Could a nascent backlash swamp Mark Zuckerberg’s dream of turning Facebook into the next big web plaftform?

Yesterday, Valleywag published a lengthy breakdown of some of the percevied faults of Facebook’s platform strategy, at least in its current form. They include tiddly applications, unreliable servers, and, perhaps most importantly, concerns about Facebook changing the rules on developers in the middle of the game.

This last concern stems from the company’s decision to restrict the number of invitations users can send out to their friends to advertise a newly-downloaded widget. Although the move was taken to prevent rogue developers from spamming users with application invites, some programmers are saying it has made it difficult for newer applications to get noticed.

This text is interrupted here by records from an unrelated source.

==> config.mk <==
export PLATFORM = sky130hd
export DESIGN_NAME = rpn_stack_controller
export DESIGN_NICKNAME = d
export VERILOG_FILES = /design/src/rtl/rpn_stack_controller.sv
export SDC_FILE = /design/constraint.sdc
export NUM_CORES = 1
export LEC_CHECK = 0
export CAP_MARGIN = 20
export CORE_MARGIN = 4
export CORE_UTILIZATION = 55
export CTS_CLUSTER_SIZE = 25
export DETAILED_ROUTE_END_ITERATION = 8
export PLACE_DENSITY_LB_ADDON = 0.1
export SLEW_MARGIN = 20
export SYNTH_ARGS = -nofsm -noshare
export SYNTH_HDL_FRONTEND = slang
export SYNTH_SLANG_ARGS = --single-unit
==> constraint.sdc <==
create_clock -name i_clk -period 6.8 [get_ports i_clk]
set_clock_uncertainty 0.2 [all_clocks]
set_input_delay 1.36 -clock i_clk [delete_from_list [all_inputs] [get_ports i_clk]]
set_output_delay 1.36 -clock i_clk [all_outputs]
set_load 0.01 [all_outputs]
**src/rtl/ps2_pkg.sv**
```systemverilog
// Shared definitions for the PS/2 receive path: FSM state encoding and frame geometry.
package ps2_pkg;

    typedef enum logic [1:0] {
        IDLE   = 2'd0,
        DATA   = 2'd1,
        PARITY = 2'd2,
        STOP   = 2'd3
    } ps2_state_t;

    localparam int PS2_FRAME_BITS = 11;
    localparam int PS2_DATA_BITS  = 8;

    // Odd parity holds when data bits plus the parity bit contain an odd number of ones.
    function automatic logic odd_parity_ok(input logic [PS2_DATA_BITS-1:0] d, input logic p);
        return ^{d, p};
    endfunction

endpackage

```
**src/rtl/ps2_line_filter.sv**
```systemverilog
// Synchronises the raw PS/2 lines, deglitches kclk over FILTER_LEN samples and flags its falling edges.
module ps2_line_filter #(
    parameter int FILTER_LEN = 8
) (
    input  logic clk,
    input  logic rst_n,
    input  logic kclk,
    input  logic kdata,
    output logic fall,
    output logic data
);

    localparam int CNT_W = $clog2(FILTER_LEN);

    logic [1:0]       clk_sync;
    logic [1:0]       data_sync;
    logic [CNT_W-1:0] cnt;
    logic             filt;
    logic             filt_prev;

    // The filtered clock only follows the synchronised line after FILTER_LEN consecutive differing samples.
    always_ff @(posedge clk or negedge rst_n) begin
        if (!rst_n) begin
            clk_sync  <= 2'b11;
            data_sync <= 2'b11;
            cnt       <= '0;
            filt      <= 1'b1;
            filt_prev <= 1'b1;
        end else begin
            clk_sync  <= {clk_sync[0], kclk};
            data_sync <= {data_sync[0], kdata};
            filt_prev <= filt;
            if (clk_sync[1] == filt) begin
                cnt <= '0;
            end else if (cnt == CNT_W'(FILTER_LEN - 1)) begin
                filt <= clk_sync[1];
                cnt  <= '0;
            end else begin
                cnt <= cnt + 1'b1;
            end
        end
    end

    assign fall = filt_prev & ~filt;
    assign data = data_sync[1];

endmodule

```
**src/rtl/ps2_rx_fsm.sv**
```systemverilog
// PS/2 frame receiver: start/data/parity/stop sequencing with valid and error strobes.
// Optional inter-edge timeout is built when PS2_RX_TIMEOUT_EN is defined.
module ps2_rx_fsm
    import ps2_pkg::*;
#(
    parameter int CLK_FREQ_HZ = 10_000_000,
    parameter int FILTER_LEN  = 8,
    parameter int TIMEOUT_US  = 2000
) (
    input  logic       clk_i,
    input  logic       rstn_i,
    input  logic       kclk_i,
    input  logic       kdata_i,
    output logic [7:0] scan_code_o,
    output logic       valid_o,
    output logic       err_o,
    output logic       busy_o
);

    if (FILTER_LEN < 2 || CLK_FREQ_HZ < 1_000_000 || TIMEOUT_US < 1) begin : g_bad_params
        $error("ps2_rx_fsm: unsupported parameter values");
    end

    logic                     fall;
    logic                     data;
    ps2_state_t               state;
    logic [PS2_DATA_BITS-1:0] shift;
    logic [2:0]               bit_cnt;
    logic                     par_ok;

`ifdef PS2_RX_TIMEOUT_EN
    localparam int TIMEOUT_CYCLES = CLK_FREQ_HZ / 1_000_000 * TIMEOUT_US;
    localparam int TO_W           = $clog2(TIMEOUT_CYCLES + 1);
    logic [TO_W-1:0] to_cnt;
`endif

    ps2_line_filter #(
        .FILTER_LEN(FILTER_LEN)
    ) u_line_filter (
        .clk   (clk_i),
        .rst_n (rstn_i),
        .kclk  (kclk_i),
        .kdata (kdata_i),
        .fall  (fall),
        .data  (data)
    );

    // Every state advance happens on a filtered falling edge; the timeout only acts between edges.
    always_ff @(posedge clk_i or negedge rstn_i) begin
        if (!rstn_i) begin
            state       <= IDLE;
            shift       <= '0;
            bit_cnt     <= '0;
            par_ok      <= 1'b0;
            scan_code_o <= 8'h00;
            valid_o     <= 1'b0;
            err_o       <= 1'b0;
            busy_o      <= 1'b0;
`ifdef PS2_RX_TIMEOUT_EN
            to_cnt      <= '0;
`endif
        end else begin
            valid_o <= 1'b0;
            err_o   <= 1'b0;
            if (fall) begin
`ifdef PS2_RX_TIMEOUT_EN
                to_cnt <= '0;
`endif
                case (state)
                    IDLE: begin
                        if (!data) begin
                            bit_cnt <= '0;
                            state   <= DATA;
                            busy_o  <= 1'b1;
                        end
                    end
                    DATA: begin
                        shift   <= {data, shift[PS2_DATA_BITS-1:1]};
                        bit_cnt <= bit_cnt + 3'd1;
                        if (bit_cnt == 3'd7) begin
                            state <= PARITY;
                        end
                    end
                    PARITY: begin
                        par_ok <= odd_parity_ok(shift, data);
                        state  <= STOP;
                    end
                    STOP: begin
                        if (data && par_ok) begin
                            scan_code_o <= shift;
                            valid_o     <= 1'b1;
                        end else begin
                            err_o <= 1'b1;
                        end
                        state  <= IDLE;
                        busy_o <= 1'b0;
                    end
                    default: state <= IDLE;
                endcase
            end
`ifdef PS2_RX_TIMEOUT_EN
            else if (state != IDLE) begin
                if (to_cnt == TO_W'(TIMEOUT_CYCLES)) begin
                    state  <= IDLE;
                    busy_o <= 1'b0;
                    err_o  <= 1'b1;
                    to_cnt <= '0;
                end else begin
                    to_cnt <= to_cnt + 1'b1;
                end
            end
`endif
        end
    end

endmodule

```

Now that Facebook has changed the rules around invites, some developers are concerned it might intervene elsewhere. As one entrepreneur put it:

Say you have 10 million active users of a Facebook app that is making tons of money. If Facebook decides they want that money, they can make their app the default. On the web, you’re never that vulnerable. Facebook may or may not ever try to crush successful applications, but from an acquisition or investment perspective, that risk is definitely going to have to be figured in.

This is the dilemma that software developers faced for years when dealing with Microsoft.

Whether or not Facebook pulls such shenanigans on its developers is irrelevant. The risk that it could happen is what counts. In the end, this is probably not a dealbreaker. But as long as Facebook continues to work on its own apps, it’s a risk outside developers and their investors will have to keep in mind.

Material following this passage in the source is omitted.